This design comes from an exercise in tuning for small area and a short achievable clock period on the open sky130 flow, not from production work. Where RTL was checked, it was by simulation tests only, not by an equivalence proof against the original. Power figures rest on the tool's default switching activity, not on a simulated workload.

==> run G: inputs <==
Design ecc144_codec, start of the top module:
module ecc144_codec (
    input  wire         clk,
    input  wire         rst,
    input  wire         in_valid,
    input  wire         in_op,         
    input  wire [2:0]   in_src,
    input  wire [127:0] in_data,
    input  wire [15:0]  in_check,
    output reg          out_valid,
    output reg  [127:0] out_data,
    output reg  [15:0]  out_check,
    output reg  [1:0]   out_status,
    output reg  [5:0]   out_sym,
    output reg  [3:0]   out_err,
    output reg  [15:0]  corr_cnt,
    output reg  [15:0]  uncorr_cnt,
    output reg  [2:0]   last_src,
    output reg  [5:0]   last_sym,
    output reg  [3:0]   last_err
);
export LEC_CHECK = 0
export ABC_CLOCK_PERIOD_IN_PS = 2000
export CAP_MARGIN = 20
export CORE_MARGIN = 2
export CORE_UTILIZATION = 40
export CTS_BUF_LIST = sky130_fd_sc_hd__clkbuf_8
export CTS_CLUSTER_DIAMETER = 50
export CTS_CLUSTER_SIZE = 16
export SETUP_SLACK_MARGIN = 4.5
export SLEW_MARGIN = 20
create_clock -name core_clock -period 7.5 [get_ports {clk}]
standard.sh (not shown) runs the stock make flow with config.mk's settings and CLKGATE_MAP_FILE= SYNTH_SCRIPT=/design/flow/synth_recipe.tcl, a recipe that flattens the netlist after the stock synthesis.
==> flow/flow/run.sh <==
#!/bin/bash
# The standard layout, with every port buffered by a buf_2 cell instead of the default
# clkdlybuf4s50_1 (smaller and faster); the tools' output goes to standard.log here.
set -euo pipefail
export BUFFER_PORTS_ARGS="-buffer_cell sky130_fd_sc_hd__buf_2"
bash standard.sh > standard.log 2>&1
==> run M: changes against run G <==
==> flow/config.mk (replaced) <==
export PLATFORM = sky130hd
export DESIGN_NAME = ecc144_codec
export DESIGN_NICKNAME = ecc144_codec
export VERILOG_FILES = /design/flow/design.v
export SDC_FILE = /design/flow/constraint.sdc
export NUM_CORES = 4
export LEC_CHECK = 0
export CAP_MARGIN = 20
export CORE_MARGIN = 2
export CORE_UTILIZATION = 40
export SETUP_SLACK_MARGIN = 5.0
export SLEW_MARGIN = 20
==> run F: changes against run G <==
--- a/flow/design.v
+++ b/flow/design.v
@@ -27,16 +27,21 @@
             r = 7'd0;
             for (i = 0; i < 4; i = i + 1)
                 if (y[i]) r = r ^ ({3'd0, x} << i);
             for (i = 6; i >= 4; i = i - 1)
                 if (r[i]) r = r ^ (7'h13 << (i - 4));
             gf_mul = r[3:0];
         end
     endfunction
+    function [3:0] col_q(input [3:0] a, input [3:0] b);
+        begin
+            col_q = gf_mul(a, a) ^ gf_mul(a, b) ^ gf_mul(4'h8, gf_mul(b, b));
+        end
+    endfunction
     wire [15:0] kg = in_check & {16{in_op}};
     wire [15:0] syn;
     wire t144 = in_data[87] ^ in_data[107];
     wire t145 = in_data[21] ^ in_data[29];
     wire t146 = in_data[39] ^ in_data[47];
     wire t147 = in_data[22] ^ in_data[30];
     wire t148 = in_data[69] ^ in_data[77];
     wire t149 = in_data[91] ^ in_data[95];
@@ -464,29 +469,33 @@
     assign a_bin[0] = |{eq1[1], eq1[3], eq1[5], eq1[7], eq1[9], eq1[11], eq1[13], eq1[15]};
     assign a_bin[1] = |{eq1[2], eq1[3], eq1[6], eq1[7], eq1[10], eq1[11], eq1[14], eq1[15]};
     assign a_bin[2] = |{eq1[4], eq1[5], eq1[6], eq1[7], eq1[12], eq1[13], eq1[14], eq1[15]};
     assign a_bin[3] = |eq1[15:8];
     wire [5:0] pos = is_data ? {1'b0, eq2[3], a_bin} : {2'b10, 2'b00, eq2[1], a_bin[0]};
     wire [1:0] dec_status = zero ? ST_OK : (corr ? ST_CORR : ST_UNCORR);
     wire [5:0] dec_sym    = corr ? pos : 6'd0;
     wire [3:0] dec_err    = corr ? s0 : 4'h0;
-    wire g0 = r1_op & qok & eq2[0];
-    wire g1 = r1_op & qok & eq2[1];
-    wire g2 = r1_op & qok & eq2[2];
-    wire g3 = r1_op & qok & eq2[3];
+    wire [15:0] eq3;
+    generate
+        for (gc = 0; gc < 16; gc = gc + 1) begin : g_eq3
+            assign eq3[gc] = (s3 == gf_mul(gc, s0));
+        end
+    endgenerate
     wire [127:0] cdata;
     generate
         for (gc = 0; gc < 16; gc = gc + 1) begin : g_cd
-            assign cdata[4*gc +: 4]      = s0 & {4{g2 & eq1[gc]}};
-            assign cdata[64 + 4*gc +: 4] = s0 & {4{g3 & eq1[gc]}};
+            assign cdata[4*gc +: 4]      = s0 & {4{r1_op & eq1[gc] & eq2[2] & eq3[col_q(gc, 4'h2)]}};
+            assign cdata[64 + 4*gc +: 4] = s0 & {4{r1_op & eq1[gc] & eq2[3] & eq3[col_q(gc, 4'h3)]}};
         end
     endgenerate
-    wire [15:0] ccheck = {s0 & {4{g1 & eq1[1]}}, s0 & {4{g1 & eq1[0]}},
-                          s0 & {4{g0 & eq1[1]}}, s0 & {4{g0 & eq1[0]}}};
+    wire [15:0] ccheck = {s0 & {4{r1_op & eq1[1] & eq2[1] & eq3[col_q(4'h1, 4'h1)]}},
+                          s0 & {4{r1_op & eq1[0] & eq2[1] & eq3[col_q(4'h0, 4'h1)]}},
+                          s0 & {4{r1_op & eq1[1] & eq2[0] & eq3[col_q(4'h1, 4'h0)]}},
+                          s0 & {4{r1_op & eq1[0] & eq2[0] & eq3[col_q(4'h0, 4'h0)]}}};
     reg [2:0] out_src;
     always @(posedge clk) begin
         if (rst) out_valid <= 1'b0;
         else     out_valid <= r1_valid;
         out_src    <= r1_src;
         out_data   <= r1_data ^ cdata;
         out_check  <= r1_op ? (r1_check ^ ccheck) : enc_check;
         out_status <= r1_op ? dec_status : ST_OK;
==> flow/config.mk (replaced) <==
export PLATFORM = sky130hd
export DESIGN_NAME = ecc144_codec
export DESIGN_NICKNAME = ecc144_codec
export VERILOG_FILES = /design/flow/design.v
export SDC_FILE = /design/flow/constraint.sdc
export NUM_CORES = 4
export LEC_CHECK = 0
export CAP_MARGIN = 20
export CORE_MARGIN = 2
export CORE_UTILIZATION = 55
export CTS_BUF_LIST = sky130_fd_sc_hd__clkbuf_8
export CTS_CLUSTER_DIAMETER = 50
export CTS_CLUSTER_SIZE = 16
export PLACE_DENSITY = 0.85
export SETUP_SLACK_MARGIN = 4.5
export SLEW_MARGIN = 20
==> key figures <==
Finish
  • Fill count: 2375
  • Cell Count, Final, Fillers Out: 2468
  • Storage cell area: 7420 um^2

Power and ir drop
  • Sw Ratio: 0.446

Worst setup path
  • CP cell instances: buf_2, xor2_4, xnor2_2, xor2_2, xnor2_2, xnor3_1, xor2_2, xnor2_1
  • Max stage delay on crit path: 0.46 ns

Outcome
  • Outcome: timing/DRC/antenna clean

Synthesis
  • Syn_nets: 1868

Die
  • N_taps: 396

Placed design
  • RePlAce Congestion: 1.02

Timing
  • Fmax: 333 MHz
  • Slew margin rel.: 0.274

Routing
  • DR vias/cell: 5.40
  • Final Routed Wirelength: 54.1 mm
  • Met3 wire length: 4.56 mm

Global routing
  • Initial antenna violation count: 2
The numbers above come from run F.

—————

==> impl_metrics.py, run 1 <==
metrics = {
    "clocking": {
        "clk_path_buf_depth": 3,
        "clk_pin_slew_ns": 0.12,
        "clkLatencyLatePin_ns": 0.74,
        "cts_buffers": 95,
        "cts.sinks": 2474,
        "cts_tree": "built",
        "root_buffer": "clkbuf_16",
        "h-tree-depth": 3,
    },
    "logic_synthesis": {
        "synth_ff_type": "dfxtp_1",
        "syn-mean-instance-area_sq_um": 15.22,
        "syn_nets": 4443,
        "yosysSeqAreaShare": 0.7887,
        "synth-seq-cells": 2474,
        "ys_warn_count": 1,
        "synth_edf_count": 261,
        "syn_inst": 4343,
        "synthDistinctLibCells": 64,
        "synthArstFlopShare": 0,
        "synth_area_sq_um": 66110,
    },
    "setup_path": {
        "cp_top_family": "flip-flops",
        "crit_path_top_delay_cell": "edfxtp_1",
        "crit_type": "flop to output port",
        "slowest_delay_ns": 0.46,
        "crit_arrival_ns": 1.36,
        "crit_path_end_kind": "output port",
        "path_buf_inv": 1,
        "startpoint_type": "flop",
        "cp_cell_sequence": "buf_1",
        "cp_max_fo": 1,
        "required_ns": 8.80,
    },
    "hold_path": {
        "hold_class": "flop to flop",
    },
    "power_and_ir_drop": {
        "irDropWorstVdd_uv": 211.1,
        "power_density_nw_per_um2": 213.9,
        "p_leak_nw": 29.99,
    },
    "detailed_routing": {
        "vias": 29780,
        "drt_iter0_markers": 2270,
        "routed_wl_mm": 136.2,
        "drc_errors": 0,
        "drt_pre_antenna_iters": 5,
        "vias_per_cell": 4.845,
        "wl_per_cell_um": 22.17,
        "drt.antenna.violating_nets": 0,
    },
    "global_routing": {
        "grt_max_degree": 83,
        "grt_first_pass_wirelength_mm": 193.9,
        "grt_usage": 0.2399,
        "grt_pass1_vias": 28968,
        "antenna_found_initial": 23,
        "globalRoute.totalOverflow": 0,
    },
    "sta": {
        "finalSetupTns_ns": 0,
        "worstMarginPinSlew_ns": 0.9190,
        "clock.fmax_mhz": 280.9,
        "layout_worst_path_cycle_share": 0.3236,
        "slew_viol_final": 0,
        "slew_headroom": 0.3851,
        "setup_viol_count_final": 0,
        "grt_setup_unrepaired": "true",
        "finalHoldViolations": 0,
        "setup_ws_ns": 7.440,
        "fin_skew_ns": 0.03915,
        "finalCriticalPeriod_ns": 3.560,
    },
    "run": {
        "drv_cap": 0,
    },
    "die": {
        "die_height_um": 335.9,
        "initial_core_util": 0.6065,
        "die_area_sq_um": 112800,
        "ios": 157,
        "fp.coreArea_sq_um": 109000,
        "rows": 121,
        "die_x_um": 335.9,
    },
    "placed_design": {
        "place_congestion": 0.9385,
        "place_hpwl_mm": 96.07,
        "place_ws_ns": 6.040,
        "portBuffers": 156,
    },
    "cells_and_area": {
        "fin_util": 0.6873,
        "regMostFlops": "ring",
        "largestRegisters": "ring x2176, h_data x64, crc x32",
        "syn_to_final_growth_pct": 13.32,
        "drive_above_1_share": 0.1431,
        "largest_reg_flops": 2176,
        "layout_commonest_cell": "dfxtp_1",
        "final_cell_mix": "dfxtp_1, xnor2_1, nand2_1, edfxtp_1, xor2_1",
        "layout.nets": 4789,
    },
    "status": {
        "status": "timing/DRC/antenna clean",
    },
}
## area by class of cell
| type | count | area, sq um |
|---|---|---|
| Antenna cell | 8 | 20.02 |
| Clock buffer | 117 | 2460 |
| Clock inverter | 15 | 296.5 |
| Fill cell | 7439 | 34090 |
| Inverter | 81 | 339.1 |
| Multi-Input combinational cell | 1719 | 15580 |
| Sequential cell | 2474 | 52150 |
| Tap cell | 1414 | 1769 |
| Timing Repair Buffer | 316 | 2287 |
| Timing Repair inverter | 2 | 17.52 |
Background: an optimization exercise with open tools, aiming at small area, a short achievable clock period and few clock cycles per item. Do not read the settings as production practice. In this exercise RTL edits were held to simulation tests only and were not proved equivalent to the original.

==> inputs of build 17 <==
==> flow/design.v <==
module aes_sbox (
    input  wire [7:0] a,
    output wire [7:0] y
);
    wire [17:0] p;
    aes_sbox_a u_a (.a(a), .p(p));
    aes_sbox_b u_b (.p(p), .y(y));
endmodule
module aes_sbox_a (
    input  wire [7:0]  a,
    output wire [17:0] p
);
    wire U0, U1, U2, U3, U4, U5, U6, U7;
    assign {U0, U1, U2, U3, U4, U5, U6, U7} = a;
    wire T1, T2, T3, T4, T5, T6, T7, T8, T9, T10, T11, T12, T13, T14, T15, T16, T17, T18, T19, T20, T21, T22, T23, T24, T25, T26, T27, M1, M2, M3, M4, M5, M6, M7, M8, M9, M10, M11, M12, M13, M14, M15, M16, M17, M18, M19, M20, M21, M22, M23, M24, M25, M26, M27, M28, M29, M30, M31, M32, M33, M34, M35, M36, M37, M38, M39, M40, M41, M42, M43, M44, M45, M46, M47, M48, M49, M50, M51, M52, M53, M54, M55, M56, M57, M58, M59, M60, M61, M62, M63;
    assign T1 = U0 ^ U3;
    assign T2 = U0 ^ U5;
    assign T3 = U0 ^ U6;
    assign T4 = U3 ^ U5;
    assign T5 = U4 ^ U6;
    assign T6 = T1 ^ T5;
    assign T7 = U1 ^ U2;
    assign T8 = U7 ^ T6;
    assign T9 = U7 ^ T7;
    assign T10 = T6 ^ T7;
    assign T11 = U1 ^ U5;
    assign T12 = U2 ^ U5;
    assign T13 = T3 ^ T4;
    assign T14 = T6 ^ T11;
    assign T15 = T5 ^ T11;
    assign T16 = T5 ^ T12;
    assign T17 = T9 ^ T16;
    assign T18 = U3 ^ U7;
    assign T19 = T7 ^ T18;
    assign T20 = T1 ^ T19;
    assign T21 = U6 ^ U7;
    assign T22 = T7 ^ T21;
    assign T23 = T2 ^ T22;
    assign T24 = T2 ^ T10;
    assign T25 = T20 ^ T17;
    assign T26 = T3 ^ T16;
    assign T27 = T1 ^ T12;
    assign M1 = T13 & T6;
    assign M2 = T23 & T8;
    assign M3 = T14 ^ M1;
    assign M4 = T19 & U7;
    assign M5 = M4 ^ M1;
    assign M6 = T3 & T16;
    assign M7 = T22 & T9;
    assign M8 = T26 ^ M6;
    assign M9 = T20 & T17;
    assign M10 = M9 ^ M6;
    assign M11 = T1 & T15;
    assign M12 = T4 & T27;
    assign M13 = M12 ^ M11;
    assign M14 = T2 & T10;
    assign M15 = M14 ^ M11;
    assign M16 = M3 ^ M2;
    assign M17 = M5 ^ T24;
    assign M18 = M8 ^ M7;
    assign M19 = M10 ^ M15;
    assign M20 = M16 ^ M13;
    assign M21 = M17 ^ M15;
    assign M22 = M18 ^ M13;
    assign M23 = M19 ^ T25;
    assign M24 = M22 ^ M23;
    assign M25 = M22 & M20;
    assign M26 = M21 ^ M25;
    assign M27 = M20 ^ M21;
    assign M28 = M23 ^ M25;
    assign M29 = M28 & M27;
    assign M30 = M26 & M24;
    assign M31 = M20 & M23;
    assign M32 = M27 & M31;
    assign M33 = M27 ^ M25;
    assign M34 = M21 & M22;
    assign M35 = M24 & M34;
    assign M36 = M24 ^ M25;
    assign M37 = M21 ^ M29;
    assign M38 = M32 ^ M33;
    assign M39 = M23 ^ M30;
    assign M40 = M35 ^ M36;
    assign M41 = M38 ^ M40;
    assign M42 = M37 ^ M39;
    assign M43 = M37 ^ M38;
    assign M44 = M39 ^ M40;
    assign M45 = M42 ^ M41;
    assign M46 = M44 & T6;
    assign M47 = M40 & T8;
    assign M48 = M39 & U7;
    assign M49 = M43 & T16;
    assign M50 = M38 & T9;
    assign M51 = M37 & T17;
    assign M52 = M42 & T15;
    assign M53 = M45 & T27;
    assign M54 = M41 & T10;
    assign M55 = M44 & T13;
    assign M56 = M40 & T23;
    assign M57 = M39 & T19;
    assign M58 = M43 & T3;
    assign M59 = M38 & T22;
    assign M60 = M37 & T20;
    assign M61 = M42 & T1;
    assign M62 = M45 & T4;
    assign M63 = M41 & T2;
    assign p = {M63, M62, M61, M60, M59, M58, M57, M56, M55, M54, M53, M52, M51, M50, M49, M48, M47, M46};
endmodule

—————

WORK ITEM:
Show every line in the records above that contains the word "ring".

RESPONSE AREA:
        "regMostFlops": "ring",
        "largestRegisters": "ring x2176, h_data x64, crc x32",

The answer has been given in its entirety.